Therefore, considering the parameter \(\rho _{12}\) in our study, we improve our knowledge about the ability of a woman to operate in housework. In practice, the nature of the ability, identified by the sign \(\rho _{12}\), can be of two types:

  1. (1)

    if \(\rho _{12} < 0\), the woman is more able in housework sector and less in paid work (or vice versa),

  2. (2)

    if \(\rho _{12} > 0\), the woman is equally able whatever the sector in which she spent her work.

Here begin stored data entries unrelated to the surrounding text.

$ cat src/rtl/sequence_player_if.sv
// Bus between the pattern store / transport controls and the sequence player.
// The master drives mode, tempo and pattern; the slave (player) returns position and triggers.
interface sequence_player_if #(
  parameter int CNT_W = 24
);
  logic [1:0]       mode;
  logic [CNT_W-1:0] step_len;
  logic [3:0]       seq_smpl_1;
  logic [3:0]       seq_smpl_2;
  logic [3:0]       seq_smpl_3;
  logic [3:0]       seq_smpl_4;
  logic [3:0]       seq_smpl_5;
  logic [3:0]       seq_smpl_6;
  logic [3:0]       seq_smpl_7;
  logic [3:0]       seq_smpl_8;
  logic [2:0]       play_time_idx;
  logic [3:0]       smpl_trig;
  logic             bar_start;
  logic             playing;

  modport master (
    output mode, step_len,
    output seq_smpl_1, seq_smpl_2, seq_smpl_3, seq_smpl_4,
    output seq_smpl_5, seq_smpl_6, seq_smpl_7, seq_smpl_8,
    input  play_time_idx, smpl_trig, bar_start, playing
  );

  modport slave (
    input  mode, step_len,
    input  seq_smpl_1, seq_smpl_2, seq_smpl_3, seq_smpl_4,
    input  seq_smpl_5, seq_smpl_6, seq_smpl_7, seq_smpl_8,
    output play_time_idx, smpl_trig, bar_start, playing
  );
endinterface

$ cat src/rtl/sequence_player.sv
// Plays back the 8-step x 4-sample pattern: walks the step index at a programmable tempo
// and emits a one-cycle trigger vector (plus a bar-start pulse) on every step entered.
module sequence_player #(
  parameter int CNT_W = 24
) (
  input  logic              clk,
  input  logic              rst,
  sequence_player_if.slave  bus
);

  typedef enum logic [1:0] {
    S_IDLE  = 2'd0,
    S_PLAY  = 2'd1,
    S_PAUSE = 2'd2
  } state_t;

  localparam logic [CNT_W-1:0] ONE = {{(CNT_W-1){1'b0}}, 1'b1};

  // A zero step length behaves as one cycle per step.
  function automatic logic [CNT_W-1:0] len_eff(input logic [CNT_W-1:0] len);
    return (len == '0) ? ONE : len;
  endfunction

  state_t           r_state;
  logic [CNT_W-1:0] r_cnt;
  logic [2:0]       r_idx;
  logic [3:0]       r_trig;
  logic             r_bar;
  logic             r_playing;

  logic [3:0]       w_pattern [8];
  logic [2:0]       w_idx_nxt;
  logic             w_step_end;

  assign w_pattern[0] = bus.seq_smpl_1;
  assign w_pattern[1] = bus.seq_smpl_2;
  assign w_pattern[2] = bus.seq_smpl_3;
  assign w_pattern[3] = bus.seq_smpl_4;
  assign w_pattern[4] = bus.seq_smpl_5;
  assign w_pattern[5] = bus.seq_smpl_6;
  assign w_pattern[6] = bus.seq_smpl_7;
  assign w_pattern[7] = bus.seq_smpl_8;

  assign w_idx_nxt  = r_idx + 3'd1;
  // >= so a step_len shrunk below the running count ends the step on the next edge.
  assign w_step_end = (r_cnt >= (len_eff(bus.step_len) - ONE));

  always_ff @(posedge clk or posedge rst) begin
    if (rst) begin
      r_state   <= S_IDLE;
      r_cnt     <= '0;
      r_idx     <= 3'd0;
      r_trig    <= 4'd0;
      r_bar     <= 1'b0;
      r_playing <= 1'b0;
    end else if (bus.mode == 2'b00) begin
      r_state   <= S_IDLE;
      r_cnt     <= '0;
      r_idx     <= 3'd0;
      r_trig    <= 4'd0;
      r_bar     <= 1'b0;
      r_playing <= 1'b0;
    end else if (r_state == S_IDLE) begin
      // Entering play fires step 0 on the same edge; pause from idle does nothing.
      r_cnt <= '0;
      r_idx <= 3'd0;
      if (bus.mode == 2'b01) begin
        r_state   <= S_PLAY;
        r_trig    <= w_pattern[0];
        r_bar     <= 1'b1;
        r_playing <= 1'b1;
      end else begin
        r_trig    <= 4'd0;
        r_bar     <= 1'b0;
        r_playing <= 1'b0;
      end
    end else if (bus.mode[1]) begin
      r_state   <= S_PAUSE;
      r_trig    <= 4'd0;
      r_bar     <= 1'b0;
      r_playing <= 1'b0;
    end else begin
      // Playing, or resuming from pause: the resume edge counts but never retriggers.
      r_state   <= S_PLAY;
      r_playing <= 1'b1;
      if (w_step_end) begin
        r_cnt  <= '0;
        r_idx  <= w_idx_nxt;
        r_trig <= w_pattern[w_idx_nxt];
        r_bar  <= (w_idx_nxt == 3'd0);
      end else begin
        r_cnt  <= r_cnt + ONE;
        r_trig <= 4'd0;
        r_bar  <= 1'b0;
      end
    end
  end

  assign bus.play_time_idx = r_idx;
  assign bus.smpl_trig     = r_trig;
  assign bus.bar_start     = r_bar;
  assign bus.playing       = r_playing;

endmodule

However, the estimation methods adopted so far, such as those in the studies cited above, allow the analyst to obtain only a partial identification and estimation of the across regime correlation.Footnote 5 Differently from previous approaches, the MLCAR estimator here suggested provides a point estimation of \(\rho _{12}\) whose efficiency has been checked by Calzolari and Di Pino (2017) in comparison to that of alternative approaches based on a three-equation model specification.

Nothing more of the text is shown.